New companies left without COVID-19 subsidies
The coronavirus also had dramatic impacts on consolidated companies.
TEK entrepreneurs also applied for COVID-19 subsidies granted by the state last spring. However, some companies were left without subsidies even though the pandemic halted their operations entirely.
The TEK members interviewed for this article wished to remain anonymous because of the on-going situations at their organisations.
– Our company operates in a new, international tech space. Building our business operations requires significant investments and long-term cooperation with various stakeholder groups, especially with client companies. In April last year, our client companies halted all development projects due to the uncertainty caused by the pandemic. This effectively reduced the number of incoming orders to zero for several months, says a TEK member.
The productional activity at this company only began in earnest in the early autumn of 2019. Even though the company’s turnover was modest, all indicators pointed to strong growth until April 2020.
Despite our collapsed order book, we are striving to keep developing our operations, and the COVID-19 subsidy would have been tremendously important to us.

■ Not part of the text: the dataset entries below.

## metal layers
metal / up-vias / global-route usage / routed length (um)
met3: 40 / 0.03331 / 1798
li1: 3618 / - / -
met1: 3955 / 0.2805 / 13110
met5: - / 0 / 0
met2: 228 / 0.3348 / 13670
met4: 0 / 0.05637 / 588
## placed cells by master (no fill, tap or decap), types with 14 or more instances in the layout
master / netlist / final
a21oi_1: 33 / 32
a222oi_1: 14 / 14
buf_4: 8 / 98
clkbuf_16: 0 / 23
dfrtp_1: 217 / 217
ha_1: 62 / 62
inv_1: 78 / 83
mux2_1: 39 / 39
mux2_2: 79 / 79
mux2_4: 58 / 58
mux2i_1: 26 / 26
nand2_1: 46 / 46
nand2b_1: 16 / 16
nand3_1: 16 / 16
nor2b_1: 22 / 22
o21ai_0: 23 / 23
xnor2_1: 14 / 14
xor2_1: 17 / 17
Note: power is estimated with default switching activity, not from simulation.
--- src/rtl/pxser_pkg.sv ---
package pxser_pkg;
  localparam int NUM_PLANES = 4;

  typedef enum logic [1:0] {
    MODE_PLANAR = 2'd0,
    MODE_PACKED = 2'd1,
    MODE_WIDE   = 2'd2
  } shiftMode_t;

  typedef struct packed {
    logic       load;
    logic       shift;
    shiftMode_t mode;
    logic [2:0] slot;
  } ctrlStrb_t;
endpackage
## src/rtl/dll_seq_pkg.sv

```systemverilog
package dll_seq_pkg;
  typedef enum logic [2:0] {
    SEQ_IDLE    = 3'd0,
    SEQ_HOLD    = 3'd1,
    SEQ_RELEASE = 3'd2,
    SEQ_RUN     = 3'd3,
    SEQ_READY   = 3'd4
  } seq_state_e;
endpackage

```

## src/rtl/dll_rst_sync.sv

```systemverilog
module dll_rst_sync (
  input  logic clk,
  input  logic rst_n,
  output logic rst_n_sync
);
  logic [1:0] sync_q;

  always_ff @(posedge clk or negedge rst_n) begin
    if (!rst_n) sync_q <= 2'b00;
    else        sync_q <= {sync_q[0], 1'b1};
  end

  assign rst_n_sync = sync_q[1];
endmodule

```

## src/rtl/dll_tick_timer.sv

```systemverilog
module dll_tick_timer #(
  parameter int CNT_W = 5
) (
  input  logic             clk,
  input  logic             rst_n,
  input  logic             en,
  input  logic             tick,
  input  logic [CNT_W-1:0] limit,
  output logic             expire
);
  logic [CNT_W-1:0] cnt_q, cnt_d;
  logic             cnt_ce;

  // The stage ends on the tick that completes the programmed count.
  assign expire = en && tick && (cnt_q == (limit - CNT_W'(1)));

  always_comb begin
    cnt_d  = cnt_q;
    cnt_ce = 1'b0;
    if (!en) begin
      cnt_d  = '0;
      cnt_ce = (cnt_q != '0);
    end else if (tick) begin
      cnt_d  = expire ? '0 : cnt_q + CNT_W'(1);
      cnt_ce = 1'b1;
    end
  end

  always_ff @(posedge clk or negedge rst_n) begin
    if (!rst_n)      cnt_q <= '0;
    else if (cnt_ce) cnt_q <= cnt_d;
  end
endmodule

```

## src/rtl/dll_seq_fsm.sv

```systemverilog
module dll_seq_fsm
  import dll_seq_pkg::*;
(
  input  logic       clk,
  input  logic       rst_n,
  input  logic       start,
  input  logic       step_expire,
  output seq_state_e state,
  output logic       load,
  output logic       busy,
  output logic       done
);
  seq_state_e state_q, state_d;
  logic       done_q, done_d;

  always_comb begin
    state_d = state_q;
    load    = 1'b0;
    done_d  = 1'b0;
    unique case (state_q)
      SEQ_IDLE, SEQ_READY: begin
        if (start) begin
          state_d = SEQ_HOLD;
          load    = 1'b1;
        end
      end
      SEQ_HOLD:    if (step_expire) state_d = SEQ_RELEASE;
      SEQ_RELEASE: if (step_expire) state_d = SEQ_RUN;
      SEQ_RUN: begin
        if (step_expire) begin
          state_d = SEQ_READY;
          done_d  = 1'b1;
        end
      end
      default: state_d = SEQ_IDLE;
    endcase
  end

  assign busy  = (state_q == SEQ_HOLD) || (state_q == SEQ_RELEASE) || (state_q == SEQ_RUN);
  assign state = state_q;
  assign done  = done_q;

  always_ff @(posedge clk or negedge rst_n) begin
    if (!rst_n) begin
      state_q <= SEQ_IDLE;
      done_q  <= 1'b0;
    end else begin
      state_q <= state_d;
      done_q  <= done_d;
    end
  end
endmodule

```

## src/rtl/dll_ctrl_decode.sv

```systemverilog
module dll_ctrl_decode
  import dll_seq_pkg::*;
#(
  parameter int NUM_LANES    = 4,
  parameter int NARROW_LANES = 2
) (
  input  seq_state_e           state,
  input  logic                 wide,
  output logic                 mdll_disable,
  output logic                 mdll_nreset,
  output logic [NUM_LANES-1:0] lane_disable,
  output logic [NUM_LANES-1:0] lane_nreset
);
  // Control pair {disable, nreset} for one DLL given whether it takes part.
  function automatic logic [1:0] ctrl_pair(input seq_state_e st, input logic active);
    logic [1:0] pair;
    pair = 2'b10;
    if (active) begin
      unique case (st)
        SEQ_RELEASE:        pair = 2'b00;
        SEQ_RUN, SEQ_READY: pair = 2'b01;
        default:            pair = 2'b10;
      endcase
    end
    return pair;
  endfunction

  always_comb begin
    {mdll_disable, mdll_nreset} = ctrl_pair(state, 1'b1);
  end

  for (genvar gi = 0; gi < NUM_LANES; gi++) begin : g_lane
    logic lane_on;
    if (gi < NARROW_LANES) begin : g_always
      assign lane_on = 1'b1;
    end else begin : g_wide_only
      assign lane_on = wide;
    end
    always_comb begin
      {lane_disable[gi], lane_nreset[gi]} = ctrl_pair(state, lane_on);
    end
  end
endmodule

```

## src/rtl/dll_bringup_seq.sv

```systemverilog
module dll_bringup_seq
  import dll_seq_pkg::*;
#(
  parameter int NUM_LANES       = 4,
  parameter int WORD_W          = 32,
  parameter int MST_PH_W        = 6,
  parameter int MST_PH_LSB      = 16,
  parameter int LANE_PH_W       = 4,
  parameter int WAIT_HOLD_US    = 2,
  parameter int WAIT_RELEASE_US = 22,
  parameter int WAIT_RUN_US     = 22
) (
  input  logic                           clk,
  input  logic                           rst_n,
  input  logic                           start,
  input  logic [WORD_W-1:0]              phase_word,
  input  logic                           bus_is_32bit,
  input  logic                           us_tick,
  output logic                           mdll_disable,
  output logic                           mdll_nreset,
  output logic [MST_PH_W-1:0]            mdll_phase,
  output logic [NUM_LANES-1:0]           lane_disable,
  output logic [NUM_LANES-1:0]           lane_nreset,
  output logic [NUM_LANES*LANE_PH_W-1:0] lane_phase,
  output logic                           done
);
  localparam int NARROW_LANES = NUM_LANES / 2;
  localparam int WAIT_MAX_A   = (WAIT_HOLD_US > WAIT_RELEASE_US) ? WAIT_HOLD_US : WAIT_RELEASE_US;
  localparam int WAIT_MAX     = (WAIT_MAX_A > WAIT_RUN_US) ? WAIT_MAX_A : WAIT_RUN_US;
  localparam int CNT_W        = $clog2(WAIT_MAX + 1);

  logic       rst_n_sync;
  seq_state_e state;
  logic       load, busy, step_expire;
  logic [CNT_W-1:0] step_limit;

  logic                           wide_q;
  logic [MST_PH_W-1:0]            mph_q, mph_d;
  logic [NUM_LANES*LANE_PH_W-1:0] lph_q, lph_d;
  logic                           unused_word_par;

  assign unused_word_par = ^phase_word;

  dll_rst_sync u_rst_sync (
    .clk        (clk),
    .rst_n      (rst_n),
    .rst_n_sync (rst_n_sync)
  );

  dll_seq_fsm u_fsm (
    .clk         (clk),
    .rst_n       (rst_n_sync),
    .start       (start),
    .step_expire (step_expire),
    .state       (state),
    .load        (load),
    .busy        (busy),
    .done        (done)
  );

  always_comb begin
    unique case (state)
      SEQ_HOLD:    step_limit = CNT_W'(WAIT_HOLD_US);
      SEQ_RELEASE: step_limit = CNT_W'(WAIT_RELEASE_US);
      default:     step_limit = CNT_W'(WAIT_RUN_US);
    endcase
  end

  dll_tick_timer #(.CNT_W(CNT_W)) u_timer (
    .clk    (clk),
    .rst_n  (rst_n_sync),
    .en     (busy),
    .tick   (us_tick),
    .limit  (step_limit),
    .expire (step_expire)
  );

  // Phase fields taken from the packed word; inactive lanes load zero.
  always_comb begin
    mph_d = phase_word[MST_PH_LSB +: MST_PH_W];
  end

  for (genvar gl = 0; gl < NUM_LANES; gl++) begin : g_lph
    if (gl < NARROW_LANES) begin : g_low
      assign lph_d[gl*LANE_PH_W +: LANE_PH_W] = phase_word[gl*LANE_PH_W +: LANE_PH_W];
    end else begin : g_high
      assign lph_d[gl*LANE_PH_W +: LANE_PH_W] =
        bus_is_32bit ? phase_word[gl*LANE_PH_W +: LANE_PH_W] : '0;
    end
  end

  always_ff @(posedge clk or negedge rst_n_sync) begin
    if (!rst_n_sync) begin
      wide_q <= 1'b0;
      mph_q  <= '0;
      lph_q  <= '0;
    end else if (load) begin
      wide_q <= bus_is_32bit;
      mph_q  <= mph_d;
      lph_q  <= lph_d;
    end
  end

  dll_ctrl_decode #(
    .NUM_LANES    (NUM_LANES),
    .NARROW_LANES (NARROW_LANES)
  ) u_decode (
    .state        (state),
    .wide         (wide_q),
    .mdll_disable (mdll_disable),
    .mdll_nreset  (mdll_nreset),
    .lane_disable (lane_disable),
    .lane_nreset  (lane_nreset)
  );

  assign mdll_phase = mph_q;
  assign lane_phase = lph_q;
endmodule

```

– Despite our collapsed order book, we are striving to keep developing our operations, and the COVID-19 subsidy would have been tremendously important to us. However, despite several hearings, our application was denied. On the other hand, it was stated in phone conversations that the subsidy could not have been paid in full in any case, because our turnover for 2019 was so small.
Corona resulted in bankruptcy
The COVID-19 situation is also affecting consolidated companies in the tech sector. Another TEK member talks about the impacts the pandemic has had on a consolidated company operating an international business worth 30 million euros.
As the pandemic broke out, large client companies wished to negotiate new agreements because of the situation and significantly extended their payment schedules. Employees working abroad quickly returned to Finland because of COVID-19 restrictions, and they had to be laid off.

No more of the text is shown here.